- Work instruction
The records are to be reproduced verbatim.

== Study material ==

--- src/rtl/sec_ack_unit.sv ---
module sec_ack_unit
  import sec_ack_pkg::*;
#(
  parameter int unsigned PRIO_W  = 8,
  parameter int unsigned NUM_IRQ = 1020,
  parameter int unsigned DEPTH   = 4,
  parameter bit          HAS_SEC = 1'b1
) (
  input  logic              clk,
  input  logic              rst_n,
  input  logic              ack_req,
  input  logic [9:0]        pend_id,
  input  logic [PRIO_W-1:0] pend_prio,
  input  logic              pend_grp,
  input  logic              req_secure,
  input  logic              ack_ctl,
  input  logic              eoi_req,
  input  logic [9:0]        eoi_id,
  input  logic              eoi_grp,
  output logic [9:0]        ack_id,
  output logic              ack_taken,
  output logic              eoi_done,
  output logic [9:0]        run_id,
  output logic [PRIO_W:0]   run_prio
);

  logic stack_full;

  sec_ack_filter #(.PRIO_W(PRIO_W), .NUM_IRQ(NUM_IRQ), .HAS_SEC(HAS_SEC)) u_filter (
    .ack_req    (ack_req),
    .pend_id    (pend_id),
    .pend_prio  (pend_prio),
    .pend_grp   (pend_grp),
    .req_secure (req_secure),
    .ack_ctl    (ack_ctl),
    .run_prio   (run_prio),
    .stack_full (stack_full),
    .ack_id     (ack_id),
    .grant      (ack_taken)
  );

  sec_ack_eoi #(.NUM_IRQ(NUM_IRQ), .HAS_SEC(HAS_SEC)) u_eoi (
    .eoi_req    (eoi_req),
    .ack_req    (ack_req),
    .eoi_id     (eoi_id),
    .eoi_grp    (eoi_grp),
    .req_secure (req_secure),
    .run_id     (run_id),
    .pop        (eoi_done)
  );

  sec_ack_stack #(.PRIO_W(PRIO_W), .DEPTH(DEPTH)) u_stack (
    .clk      (clk),
    .rst_n    (rst_n),
    .push     (ack_taken),
    .pop      (eoi_done),
    .new_id   (pend_id),
    .new_prio (pend_prio),
    .cur_id   (run_id),
    .cur_prio (run_prio),
    .full     (stack_full)
  );

endmodule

===

- Result
--- src/rtl/sec_ack_unit.sv ---
module sec_ack_unit
  import sec_ack_pkg::*;
#(
  parameter int unsigned PRIO_W  = 8,
  parameter int unsigned NUM_IRQ = 1020,
  parameter int unsigned DEPTH   = 4,
  parameter bit          HAS_SEC = 1'b1
) (
  input  logic              clk,
  input  logic              rst_n,
  input  logic              ack_req,
  input  logic [9:0]        pend_id,
  input  logic [PRIO_W-1:0] pend_prio,
  input  logic              pend_grp,
  input  logic              req_secure,
  input  logic              ack_ctl,
  input  logic              eoi_req,
  input  logic [9:0]        eoi_id,
  input  logic              eoi_grp,
  output logic [9:0]        ack_id,
  output logic              ack_taken,
  output logic              eoi_done,
  output logic [9:0]        run_id,
  output logic [PRIO_W:0]   run_prio
);

  logic stack_full;

  sec_ack_filter #(.PRIO_W(PRIO_W), .NUM_IRQ(NUM_IRQ), .HAS_SEC(HAS_SEC)) u_filter (
    .ack_req    (ack_req),
    .pend_id    (pend_id),
    .pend_prio  (pend_prio),
    .pend_grp   (pend_grp),
    .req_secure (req_secure),
    .ack_ctl    (ack_ctl),
    .run_prio   (run_prio),
    .stack_full (stack_full),
    .ack_id     (ack_id),
    .grant      (ack_taken)
  );

  sec_ack_eoi #(.NUM_IRQ(NUM_IRQ), .HAS_SEC(HAS_SEC)) u_eoi (
    .eoi_req    (eoi_req),
    .ack_req    (ack_req),
    .eoi_id     (eoi_id),
    .eoi_grp    (eoi_grp),
    .req_secure (req_secure),
    .run_id     (run_id),
    .pop        (eoi_done)
  );

  sec_ack_stack #(.PRIO_W(PRIO_W), .DEPTH(DEPTH)) u_stack (
    .clk      (clk),
    .rst_n    (rst_n),
    .push     (ack_taken),
    .pop      (eoi_done),
    .new_id   (pend_id),
    .new_prio (pend_prio),
    .cur_id   (run_id),
    .cur_prio (run_prio),
    .full     (stack_full)
  );

endmodule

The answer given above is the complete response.